*** Opening RECORDS SHOWN ***
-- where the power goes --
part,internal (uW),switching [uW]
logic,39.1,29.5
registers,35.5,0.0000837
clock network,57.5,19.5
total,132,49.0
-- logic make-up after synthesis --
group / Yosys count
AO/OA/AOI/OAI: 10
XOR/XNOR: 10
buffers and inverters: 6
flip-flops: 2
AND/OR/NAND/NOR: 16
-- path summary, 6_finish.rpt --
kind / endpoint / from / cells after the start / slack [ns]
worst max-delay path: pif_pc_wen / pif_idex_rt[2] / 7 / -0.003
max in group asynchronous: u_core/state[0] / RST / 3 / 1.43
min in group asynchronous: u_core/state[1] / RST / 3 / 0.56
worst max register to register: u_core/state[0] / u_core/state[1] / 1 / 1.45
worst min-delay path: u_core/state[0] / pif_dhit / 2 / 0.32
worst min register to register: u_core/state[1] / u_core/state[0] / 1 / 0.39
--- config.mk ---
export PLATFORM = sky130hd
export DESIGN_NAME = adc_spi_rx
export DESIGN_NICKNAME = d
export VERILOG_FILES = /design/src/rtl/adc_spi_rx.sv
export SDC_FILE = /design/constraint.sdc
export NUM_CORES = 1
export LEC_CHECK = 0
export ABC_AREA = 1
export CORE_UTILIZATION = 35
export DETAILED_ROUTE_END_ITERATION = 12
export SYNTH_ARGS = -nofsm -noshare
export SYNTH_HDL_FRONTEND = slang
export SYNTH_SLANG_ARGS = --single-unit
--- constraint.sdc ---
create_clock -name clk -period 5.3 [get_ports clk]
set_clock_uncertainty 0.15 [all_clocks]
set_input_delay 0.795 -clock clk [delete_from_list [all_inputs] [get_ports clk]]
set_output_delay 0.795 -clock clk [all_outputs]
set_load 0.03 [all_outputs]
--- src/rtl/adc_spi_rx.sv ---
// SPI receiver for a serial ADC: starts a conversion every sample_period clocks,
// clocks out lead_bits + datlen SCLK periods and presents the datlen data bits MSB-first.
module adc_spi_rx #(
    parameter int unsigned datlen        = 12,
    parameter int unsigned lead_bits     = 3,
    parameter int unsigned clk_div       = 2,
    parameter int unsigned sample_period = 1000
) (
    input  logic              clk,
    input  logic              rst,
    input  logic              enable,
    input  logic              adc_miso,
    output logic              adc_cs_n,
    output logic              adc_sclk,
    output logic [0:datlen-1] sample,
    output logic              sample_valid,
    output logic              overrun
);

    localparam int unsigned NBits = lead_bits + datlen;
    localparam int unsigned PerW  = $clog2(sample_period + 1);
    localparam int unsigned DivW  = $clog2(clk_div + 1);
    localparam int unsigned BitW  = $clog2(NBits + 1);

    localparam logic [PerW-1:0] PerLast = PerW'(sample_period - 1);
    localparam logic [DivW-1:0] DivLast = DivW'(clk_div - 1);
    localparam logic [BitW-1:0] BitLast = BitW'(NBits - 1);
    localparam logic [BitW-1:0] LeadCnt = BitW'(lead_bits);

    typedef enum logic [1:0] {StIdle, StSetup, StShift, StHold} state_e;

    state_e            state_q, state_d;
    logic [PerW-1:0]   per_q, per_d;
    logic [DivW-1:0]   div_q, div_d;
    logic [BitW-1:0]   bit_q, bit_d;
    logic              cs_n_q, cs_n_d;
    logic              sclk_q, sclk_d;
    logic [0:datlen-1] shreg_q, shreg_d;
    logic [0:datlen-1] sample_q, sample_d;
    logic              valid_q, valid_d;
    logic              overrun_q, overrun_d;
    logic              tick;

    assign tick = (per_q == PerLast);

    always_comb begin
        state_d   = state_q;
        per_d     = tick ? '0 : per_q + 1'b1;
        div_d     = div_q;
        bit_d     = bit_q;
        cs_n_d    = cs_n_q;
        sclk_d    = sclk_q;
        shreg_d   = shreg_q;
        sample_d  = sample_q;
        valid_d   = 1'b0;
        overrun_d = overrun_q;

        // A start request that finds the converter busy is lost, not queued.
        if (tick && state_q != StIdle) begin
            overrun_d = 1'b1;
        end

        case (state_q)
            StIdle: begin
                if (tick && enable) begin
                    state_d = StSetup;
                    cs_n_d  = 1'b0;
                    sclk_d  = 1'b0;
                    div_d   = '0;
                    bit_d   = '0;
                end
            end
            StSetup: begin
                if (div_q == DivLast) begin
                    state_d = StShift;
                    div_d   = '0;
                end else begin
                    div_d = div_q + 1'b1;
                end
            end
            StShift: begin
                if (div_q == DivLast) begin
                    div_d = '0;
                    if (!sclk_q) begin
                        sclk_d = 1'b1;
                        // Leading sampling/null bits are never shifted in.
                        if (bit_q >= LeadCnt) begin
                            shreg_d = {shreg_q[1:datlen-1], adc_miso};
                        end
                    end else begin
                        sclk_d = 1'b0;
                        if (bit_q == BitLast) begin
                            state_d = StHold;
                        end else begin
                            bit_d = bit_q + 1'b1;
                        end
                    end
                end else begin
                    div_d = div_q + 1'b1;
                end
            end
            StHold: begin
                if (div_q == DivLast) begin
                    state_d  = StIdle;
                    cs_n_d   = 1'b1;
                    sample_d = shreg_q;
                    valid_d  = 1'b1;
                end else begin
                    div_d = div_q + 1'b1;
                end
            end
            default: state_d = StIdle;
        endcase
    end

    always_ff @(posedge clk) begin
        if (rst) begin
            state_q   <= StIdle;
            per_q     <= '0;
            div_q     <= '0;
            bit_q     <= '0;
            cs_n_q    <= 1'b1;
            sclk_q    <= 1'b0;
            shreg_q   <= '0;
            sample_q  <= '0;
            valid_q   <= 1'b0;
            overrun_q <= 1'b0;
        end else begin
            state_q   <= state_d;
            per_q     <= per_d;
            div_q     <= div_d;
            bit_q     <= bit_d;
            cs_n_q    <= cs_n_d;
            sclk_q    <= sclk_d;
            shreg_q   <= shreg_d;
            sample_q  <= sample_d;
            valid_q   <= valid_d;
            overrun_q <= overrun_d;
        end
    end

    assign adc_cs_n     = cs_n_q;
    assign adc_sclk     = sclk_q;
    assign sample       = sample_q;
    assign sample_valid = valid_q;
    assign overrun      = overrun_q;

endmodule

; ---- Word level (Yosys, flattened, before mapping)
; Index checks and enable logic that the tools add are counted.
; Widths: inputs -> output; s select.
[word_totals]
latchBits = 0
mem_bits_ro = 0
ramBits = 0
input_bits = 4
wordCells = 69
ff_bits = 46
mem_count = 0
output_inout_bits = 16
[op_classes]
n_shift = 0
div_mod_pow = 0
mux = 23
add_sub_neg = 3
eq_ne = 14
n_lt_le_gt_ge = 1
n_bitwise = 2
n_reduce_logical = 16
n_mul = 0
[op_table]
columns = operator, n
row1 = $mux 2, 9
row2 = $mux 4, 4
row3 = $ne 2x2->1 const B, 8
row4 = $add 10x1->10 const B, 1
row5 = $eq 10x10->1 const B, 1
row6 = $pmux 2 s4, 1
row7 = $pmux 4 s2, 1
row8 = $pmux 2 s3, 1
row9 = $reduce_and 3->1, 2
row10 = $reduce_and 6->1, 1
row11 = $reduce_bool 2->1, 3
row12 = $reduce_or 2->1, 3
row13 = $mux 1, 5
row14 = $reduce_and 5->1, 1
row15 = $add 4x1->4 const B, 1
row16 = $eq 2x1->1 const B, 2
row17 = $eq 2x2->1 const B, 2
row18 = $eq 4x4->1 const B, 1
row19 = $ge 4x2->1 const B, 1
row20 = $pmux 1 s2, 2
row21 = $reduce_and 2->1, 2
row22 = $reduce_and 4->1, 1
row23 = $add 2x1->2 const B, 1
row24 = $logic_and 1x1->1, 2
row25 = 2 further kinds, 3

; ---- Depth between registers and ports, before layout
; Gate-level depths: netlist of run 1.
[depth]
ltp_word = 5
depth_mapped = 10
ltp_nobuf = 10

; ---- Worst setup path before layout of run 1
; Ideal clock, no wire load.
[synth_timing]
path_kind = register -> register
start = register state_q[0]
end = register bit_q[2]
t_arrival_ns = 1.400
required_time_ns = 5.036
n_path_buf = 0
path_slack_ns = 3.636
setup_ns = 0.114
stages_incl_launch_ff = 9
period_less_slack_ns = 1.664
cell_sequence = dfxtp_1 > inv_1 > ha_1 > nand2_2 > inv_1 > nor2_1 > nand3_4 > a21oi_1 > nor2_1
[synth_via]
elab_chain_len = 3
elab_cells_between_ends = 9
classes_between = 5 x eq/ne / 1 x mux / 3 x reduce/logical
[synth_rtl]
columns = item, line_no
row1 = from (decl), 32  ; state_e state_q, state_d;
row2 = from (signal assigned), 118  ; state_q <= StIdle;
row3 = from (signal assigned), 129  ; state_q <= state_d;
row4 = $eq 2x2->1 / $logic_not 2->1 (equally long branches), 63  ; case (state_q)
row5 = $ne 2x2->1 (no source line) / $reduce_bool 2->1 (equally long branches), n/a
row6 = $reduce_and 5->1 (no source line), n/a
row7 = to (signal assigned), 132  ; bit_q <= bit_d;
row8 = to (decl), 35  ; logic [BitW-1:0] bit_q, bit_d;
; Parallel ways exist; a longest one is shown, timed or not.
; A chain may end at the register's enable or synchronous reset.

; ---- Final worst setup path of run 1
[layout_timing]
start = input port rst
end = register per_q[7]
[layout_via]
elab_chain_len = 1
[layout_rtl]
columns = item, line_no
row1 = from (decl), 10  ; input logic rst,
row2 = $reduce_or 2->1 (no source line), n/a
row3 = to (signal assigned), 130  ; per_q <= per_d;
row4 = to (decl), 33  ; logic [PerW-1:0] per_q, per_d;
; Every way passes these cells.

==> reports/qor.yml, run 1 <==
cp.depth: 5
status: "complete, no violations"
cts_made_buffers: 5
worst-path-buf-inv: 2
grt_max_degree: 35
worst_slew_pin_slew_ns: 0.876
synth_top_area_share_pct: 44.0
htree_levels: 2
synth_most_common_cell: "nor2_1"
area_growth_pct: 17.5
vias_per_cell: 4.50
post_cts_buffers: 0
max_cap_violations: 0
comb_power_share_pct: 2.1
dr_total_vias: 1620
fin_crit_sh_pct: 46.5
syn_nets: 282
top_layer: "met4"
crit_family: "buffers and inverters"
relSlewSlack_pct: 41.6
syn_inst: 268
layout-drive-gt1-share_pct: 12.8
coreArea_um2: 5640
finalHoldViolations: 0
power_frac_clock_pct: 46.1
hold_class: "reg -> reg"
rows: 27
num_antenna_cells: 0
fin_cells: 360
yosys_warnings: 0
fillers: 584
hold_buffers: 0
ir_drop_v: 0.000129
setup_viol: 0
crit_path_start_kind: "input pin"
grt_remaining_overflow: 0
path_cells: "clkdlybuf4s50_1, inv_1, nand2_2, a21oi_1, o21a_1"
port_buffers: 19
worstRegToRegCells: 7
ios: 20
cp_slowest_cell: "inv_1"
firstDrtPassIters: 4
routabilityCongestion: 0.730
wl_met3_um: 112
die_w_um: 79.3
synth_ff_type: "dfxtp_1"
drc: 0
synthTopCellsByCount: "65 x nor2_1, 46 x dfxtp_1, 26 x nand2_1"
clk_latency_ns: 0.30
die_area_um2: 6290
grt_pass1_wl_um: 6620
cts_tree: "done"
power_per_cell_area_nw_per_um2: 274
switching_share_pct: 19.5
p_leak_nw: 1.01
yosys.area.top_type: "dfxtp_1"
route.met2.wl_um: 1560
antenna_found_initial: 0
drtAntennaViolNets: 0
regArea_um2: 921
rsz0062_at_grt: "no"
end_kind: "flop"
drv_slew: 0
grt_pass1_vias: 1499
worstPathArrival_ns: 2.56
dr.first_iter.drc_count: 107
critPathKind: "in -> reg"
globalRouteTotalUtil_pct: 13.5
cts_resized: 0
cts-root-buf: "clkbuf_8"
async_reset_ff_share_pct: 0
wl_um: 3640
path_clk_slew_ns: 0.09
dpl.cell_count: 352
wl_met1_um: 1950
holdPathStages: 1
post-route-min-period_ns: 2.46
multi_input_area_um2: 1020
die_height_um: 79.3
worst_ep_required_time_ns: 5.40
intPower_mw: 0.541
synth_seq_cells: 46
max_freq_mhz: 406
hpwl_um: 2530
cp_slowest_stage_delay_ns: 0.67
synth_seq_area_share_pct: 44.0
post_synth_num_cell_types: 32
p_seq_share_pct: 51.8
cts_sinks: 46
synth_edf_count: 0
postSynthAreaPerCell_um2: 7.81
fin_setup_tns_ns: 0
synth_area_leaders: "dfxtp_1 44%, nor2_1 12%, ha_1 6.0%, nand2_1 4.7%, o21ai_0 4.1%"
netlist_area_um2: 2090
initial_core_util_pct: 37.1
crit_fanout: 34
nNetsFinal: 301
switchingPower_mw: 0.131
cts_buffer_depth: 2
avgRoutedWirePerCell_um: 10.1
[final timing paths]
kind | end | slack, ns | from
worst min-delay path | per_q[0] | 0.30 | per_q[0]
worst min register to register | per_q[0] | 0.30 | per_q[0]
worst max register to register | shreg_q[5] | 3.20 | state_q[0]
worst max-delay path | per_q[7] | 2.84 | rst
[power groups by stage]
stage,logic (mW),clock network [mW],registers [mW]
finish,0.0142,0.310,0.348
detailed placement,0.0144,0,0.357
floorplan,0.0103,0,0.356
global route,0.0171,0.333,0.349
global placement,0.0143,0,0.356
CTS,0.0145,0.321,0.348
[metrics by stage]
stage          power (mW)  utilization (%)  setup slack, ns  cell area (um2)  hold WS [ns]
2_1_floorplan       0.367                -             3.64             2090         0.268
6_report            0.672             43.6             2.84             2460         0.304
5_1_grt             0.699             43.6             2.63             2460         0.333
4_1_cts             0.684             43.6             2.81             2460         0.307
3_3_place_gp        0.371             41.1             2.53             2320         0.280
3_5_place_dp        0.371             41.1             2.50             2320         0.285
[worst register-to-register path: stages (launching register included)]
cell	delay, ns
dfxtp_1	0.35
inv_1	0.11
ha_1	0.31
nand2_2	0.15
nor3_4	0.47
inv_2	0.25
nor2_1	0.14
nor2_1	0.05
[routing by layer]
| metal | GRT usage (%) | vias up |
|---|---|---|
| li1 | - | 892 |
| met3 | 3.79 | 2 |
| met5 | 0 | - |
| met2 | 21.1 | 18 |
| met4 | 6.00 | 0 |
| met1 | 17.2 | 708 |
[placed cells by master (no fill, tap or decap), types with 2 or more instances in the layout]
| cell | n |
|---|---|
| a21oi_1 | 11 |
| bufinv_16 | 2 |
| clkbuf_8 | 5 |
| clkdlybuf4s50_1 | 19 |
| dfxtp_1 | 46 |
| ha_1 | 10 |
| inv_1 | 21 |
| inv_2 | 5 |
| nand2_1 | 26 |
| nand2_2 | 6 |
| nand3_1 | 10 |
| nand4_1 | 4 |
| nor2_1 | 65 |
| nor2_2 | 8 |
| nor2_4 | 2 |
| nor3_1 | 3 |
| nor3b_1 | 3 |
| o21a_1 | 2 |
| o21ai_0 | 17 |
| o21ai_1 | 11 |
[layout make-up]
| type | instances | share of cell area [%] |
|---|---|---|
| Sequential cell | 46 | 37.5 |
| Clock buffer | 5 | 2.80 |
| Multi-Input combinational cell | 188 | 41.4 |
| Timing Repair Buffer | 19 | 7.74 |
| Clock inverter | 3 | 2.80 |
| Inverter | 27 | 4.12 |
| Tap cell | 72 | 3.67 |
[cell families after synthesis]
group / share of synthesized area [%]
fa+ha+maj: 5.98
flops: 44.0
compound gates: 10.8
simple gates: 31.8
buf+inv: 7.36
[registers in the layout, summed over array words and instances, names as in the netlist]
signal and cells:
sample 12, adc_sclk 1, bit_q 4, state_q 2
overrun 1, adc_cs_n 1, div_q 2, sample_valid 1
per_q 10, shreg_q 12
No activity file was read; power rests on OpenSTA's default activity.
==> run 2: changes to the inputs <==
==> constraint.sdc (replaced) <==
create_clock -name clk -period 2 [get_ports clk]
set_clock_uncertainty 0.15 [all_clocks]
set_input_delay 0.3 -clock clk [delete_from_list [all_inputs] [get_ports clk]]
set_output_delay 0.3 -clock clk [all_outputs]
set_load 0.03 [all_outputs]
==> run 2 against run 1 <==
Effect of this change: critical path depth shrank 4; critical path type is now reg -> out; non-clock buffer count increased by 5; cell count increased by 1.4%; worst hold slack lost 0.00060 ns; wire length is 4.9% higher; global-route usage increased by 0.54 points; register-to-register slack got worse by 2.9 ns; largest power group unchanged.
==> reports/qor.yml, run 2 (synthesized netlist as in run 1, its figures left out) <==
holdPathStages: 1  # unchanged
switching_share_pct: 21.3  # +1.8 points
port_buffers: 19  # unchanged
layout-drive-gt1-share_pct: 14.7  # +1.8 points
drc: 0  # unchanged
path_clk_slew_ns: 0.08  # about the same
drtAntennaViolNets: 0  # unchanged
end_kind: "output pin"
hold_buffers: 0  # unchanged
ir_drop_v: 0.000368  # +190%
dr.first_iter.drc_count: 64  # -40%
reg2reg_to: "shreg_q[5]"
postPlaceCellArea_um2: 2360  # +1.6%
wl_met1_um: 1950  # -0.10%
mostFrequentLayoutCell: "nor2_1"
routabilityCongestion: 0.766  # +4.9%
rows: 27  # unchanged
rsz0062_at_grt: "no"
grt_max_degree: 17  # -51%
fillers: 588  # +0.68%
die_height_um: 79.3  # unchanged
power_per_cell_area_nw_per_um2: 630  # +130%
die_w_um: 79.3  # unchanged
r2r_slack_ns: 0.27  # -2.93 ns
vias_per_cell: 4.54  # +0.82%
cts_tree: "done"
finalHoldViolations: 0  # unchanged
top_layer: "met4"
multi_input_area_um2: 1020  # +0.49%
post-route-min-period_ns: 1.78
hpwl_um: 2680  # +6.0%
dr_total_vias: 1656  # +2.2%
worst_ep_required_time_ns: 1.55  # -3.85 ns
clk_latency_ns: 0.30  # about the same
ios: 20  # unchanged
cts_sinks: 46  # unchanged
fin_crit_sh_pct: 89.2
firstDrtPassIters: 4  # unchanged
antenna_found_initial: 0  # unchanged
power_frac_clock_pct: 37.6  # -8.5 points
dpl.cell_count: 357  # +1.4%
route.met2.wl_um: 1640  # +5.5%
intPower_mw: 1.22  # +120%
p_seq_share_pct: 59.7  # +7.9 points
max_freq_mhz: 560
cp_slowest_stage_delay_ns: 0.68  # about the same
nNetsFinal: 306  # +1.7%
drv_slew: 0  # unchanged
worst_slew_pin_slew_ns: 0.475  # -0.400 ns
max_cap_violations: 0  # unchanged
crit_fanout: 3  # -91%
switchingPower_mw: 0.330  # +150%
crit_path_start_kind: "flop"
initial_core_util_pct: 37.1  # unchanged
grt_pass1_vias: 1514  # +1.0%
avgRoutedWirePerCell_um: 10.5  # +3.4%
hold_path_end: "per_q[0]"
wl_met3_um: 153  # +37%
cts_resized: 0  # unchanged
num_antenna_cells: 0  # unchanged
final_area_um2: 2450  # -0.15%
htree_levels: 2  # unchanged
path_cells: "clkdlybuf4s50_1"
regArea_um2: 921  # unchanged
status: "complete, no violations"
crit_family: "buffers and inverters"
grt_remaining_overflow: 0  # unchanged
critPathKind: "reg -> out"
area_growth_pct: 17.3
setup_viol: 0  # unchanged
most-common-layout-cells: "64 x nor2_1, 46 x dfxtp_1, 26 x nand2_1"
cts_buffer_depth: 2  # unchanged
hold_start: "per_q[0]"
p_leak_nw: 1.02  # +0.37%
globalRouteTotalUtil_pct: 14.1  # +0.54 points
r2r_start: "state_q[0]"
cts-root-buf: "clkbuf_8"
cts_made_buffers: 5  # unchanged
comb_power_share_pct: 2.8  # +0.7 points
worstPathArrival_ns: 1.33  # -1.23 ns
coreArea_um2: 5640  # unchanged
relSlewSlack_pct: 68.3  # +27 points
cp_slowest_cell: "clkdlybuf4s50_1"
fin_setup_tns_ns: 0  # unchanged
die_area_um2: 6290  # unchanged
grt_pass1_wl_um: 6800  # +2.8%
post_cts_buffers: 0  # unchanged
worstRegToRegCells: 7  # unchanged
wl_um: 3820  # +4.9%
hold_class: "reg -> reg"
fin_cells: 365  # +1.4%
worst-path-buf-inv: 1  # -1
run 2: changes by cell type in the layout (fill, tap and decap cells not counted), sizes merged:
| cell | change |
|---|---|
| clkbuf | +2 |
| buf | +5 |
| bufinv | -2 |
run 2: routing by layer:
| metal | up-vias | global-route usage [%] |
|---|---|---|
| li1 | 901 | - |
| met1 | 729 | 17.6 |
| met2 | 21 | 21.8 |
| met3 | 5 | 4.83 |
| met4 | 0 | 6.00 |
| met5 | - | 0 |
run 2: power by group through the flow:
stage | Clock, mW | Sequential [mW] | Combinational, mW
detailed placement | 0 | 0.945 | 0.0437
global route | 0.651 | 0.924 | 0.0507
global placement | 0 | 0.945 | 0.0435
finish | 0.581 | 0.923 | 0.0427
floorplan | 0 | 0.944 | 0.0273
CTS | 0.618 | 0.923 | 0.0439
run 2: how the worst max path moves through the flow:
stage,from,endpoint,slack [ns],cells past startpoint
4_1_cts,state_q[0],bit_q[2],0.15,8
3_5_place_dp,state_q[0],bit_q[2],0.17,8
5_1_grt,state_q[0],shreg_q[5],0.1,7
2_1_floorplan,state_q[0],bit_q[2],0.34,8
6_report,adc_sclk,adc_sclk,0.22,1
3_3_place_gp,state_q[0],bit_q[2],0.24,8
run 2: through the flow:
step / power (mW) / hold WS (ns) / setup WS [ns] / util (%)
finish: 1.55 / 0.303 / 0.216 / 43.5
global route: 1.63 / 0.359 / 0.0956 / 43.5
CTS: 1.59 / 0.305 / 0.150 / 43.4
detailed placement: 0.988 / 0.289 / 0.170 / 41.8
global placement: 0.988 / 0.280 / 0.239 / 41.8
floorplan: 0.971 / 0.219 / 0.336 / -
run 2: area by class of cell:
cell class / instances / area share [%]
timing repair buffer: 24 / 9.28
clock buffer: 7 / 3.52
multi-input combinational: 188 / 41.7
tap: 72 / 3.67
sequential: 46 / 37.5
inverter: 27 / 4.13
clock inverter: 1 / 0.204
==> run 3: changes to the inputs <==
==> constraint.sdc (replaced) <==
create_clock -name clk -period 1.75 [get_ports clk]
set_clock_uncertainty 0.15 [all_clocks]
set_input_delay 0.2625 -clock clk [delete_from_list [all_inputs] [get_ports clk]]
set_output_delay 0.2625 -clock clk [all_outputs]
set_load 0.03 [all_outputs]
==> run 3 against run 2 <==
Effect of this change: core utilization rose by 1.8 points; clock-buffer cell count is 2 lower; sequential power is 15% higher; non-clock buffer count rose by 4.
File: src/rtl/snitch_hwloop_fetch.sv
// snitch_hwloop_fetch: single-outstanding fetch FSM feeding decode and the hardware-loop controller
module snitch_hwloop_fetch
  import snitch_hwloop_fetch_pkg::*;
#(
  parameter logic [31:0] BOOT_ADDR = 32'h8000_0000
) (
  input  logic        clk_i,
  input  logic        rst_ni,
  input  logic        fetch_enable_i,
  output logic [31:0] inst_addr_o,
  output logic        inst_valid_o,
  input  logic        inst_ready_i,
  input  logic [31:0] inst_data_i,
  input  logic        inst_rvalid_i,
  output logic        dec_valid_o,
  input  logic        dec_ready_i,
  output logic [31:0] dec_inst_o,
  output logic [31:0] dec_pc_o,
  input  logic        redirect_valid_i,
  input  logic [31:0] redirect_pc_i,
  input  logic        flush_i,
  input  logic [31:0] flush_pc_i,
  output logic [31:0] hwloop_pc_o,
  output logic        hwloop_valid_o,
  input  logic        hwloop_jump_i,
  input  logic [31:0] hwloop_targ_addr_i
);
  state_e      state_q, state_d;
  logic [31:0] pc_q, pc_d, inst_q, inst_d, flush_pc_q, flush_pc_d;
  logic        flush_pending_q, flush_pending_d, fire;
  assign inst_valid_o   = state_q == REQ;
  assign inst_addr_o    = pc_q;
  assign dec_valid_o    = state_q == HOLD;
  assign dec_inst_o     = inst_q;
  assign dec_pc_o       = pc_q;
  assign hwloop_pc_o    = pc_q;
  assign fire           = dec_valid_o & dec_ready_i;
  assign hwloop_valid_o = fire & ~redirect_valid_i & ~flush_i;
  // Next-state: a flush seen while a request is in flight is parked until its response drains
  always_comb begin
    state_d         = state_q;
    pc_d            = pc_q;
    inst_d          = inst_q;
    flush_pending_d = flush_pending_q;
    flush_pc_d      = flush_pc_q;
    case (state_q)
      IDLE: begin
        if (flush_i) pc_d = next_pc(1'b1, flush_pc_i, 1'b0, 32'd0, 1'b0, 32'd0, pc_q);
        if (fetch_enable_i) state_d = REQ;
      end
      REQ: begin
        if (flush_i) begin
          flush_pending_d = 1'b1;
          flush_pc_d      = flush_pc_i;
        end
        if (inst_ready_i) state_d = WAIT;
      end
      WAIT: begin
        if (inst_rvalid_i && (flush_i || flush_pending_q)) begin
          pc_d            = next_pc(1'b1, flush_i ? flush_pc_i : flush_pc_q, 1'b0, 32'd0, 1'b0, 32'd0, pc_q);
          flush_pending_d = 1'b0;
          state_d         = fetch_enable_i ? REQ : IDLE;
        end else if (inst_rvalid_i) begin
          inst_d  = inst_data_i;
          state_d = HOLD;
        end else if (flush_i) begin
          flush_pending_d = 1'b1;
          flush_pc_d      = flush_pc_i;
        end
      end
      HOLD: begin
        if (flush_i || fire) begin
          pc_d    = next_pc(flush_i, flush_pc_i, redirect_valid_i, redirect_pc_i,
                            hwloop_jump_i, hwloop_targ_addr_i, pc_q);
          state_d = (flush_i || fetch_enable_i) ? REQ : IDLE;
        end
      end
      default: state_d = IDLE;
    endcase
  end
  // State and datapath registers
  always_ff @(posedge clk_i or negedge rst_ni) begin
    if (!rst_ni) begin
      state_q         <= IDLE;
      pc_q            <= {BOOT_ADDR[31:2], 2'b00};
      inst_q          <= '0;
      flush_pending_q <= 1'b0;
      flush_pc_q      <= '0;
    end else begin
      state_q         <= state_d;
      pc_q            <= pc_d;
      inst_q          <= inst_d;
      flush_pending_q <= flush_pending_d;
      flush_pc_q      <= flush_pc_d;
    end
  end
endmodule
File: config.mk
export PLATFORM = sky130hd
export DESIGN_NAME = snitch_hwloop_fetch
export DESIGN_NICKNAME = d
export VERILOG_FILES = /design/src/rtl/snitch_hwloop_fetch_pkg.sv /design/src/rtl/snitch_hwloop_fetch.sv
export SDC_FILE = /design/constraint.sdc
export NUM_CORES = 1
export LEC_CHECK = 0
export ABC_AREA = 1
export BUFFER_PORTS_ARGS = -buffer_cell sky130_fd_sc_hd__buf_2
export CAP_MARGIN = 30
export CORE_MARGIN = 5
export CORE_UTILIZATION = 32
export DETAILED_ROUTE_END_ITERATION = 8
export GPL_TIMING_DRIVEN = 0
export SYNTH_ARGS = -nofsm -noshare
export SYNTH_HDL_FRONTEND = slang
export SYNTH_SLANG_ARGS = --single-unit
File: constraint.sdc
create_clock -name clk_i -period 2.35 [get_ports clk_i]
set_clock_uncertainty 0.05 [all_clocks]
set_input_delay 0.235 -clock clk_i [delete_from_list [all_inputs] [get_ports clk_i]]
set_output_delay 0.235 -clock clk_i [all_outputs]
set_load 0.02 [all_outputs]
*** Closing RECORDS SHOWN ***
● **WHAT THIS TASK INVOLVES**: When the line with "met4 | 0 | 6.00 |" is reached in the data above, start copying there, and copy each line exactly until the line with "3_3_place_gp,state_q[0],bit_q[2],0.24,8" has been copied; copy nothing else.

● **OUTPUT**:
| met4 | 0 | 6.00 |
| met5 | - | 0 |
run 2: power by group through the flow:
stage | Clock, mW | Sequential [mW] | Combinational, mW
detailed placement | 0 | 0.945 | 0.0437
global route | 0.651 | 0.924 | 0.0507
global placement | 0 | 0.945 | 0.0435
finish | 0.581 | 0.923 | 0.0427
floorplan | 0 | 0.944 | 0.0273
CTS | 0.618 | 0.923 | 0.0439
run 2: how the worst max path moves through the flow:
stage,from,endpoint,slack [ns],cells past startpoint
4_1_cts,state_q[0],bit_q[2],0.15,8
3_5_place_dp,state_q[0],bit_q[2],0.17,8
5_1_grt,state_q[0],shreg_q[5],0.1,7
2_1_floorplan,state_q[0],bit_q[2],0.34,8
6_report,adc_sclk,adc_sclk,0.22,1
3_3_place_gp,state_q[0],bit_q[2],0.24,8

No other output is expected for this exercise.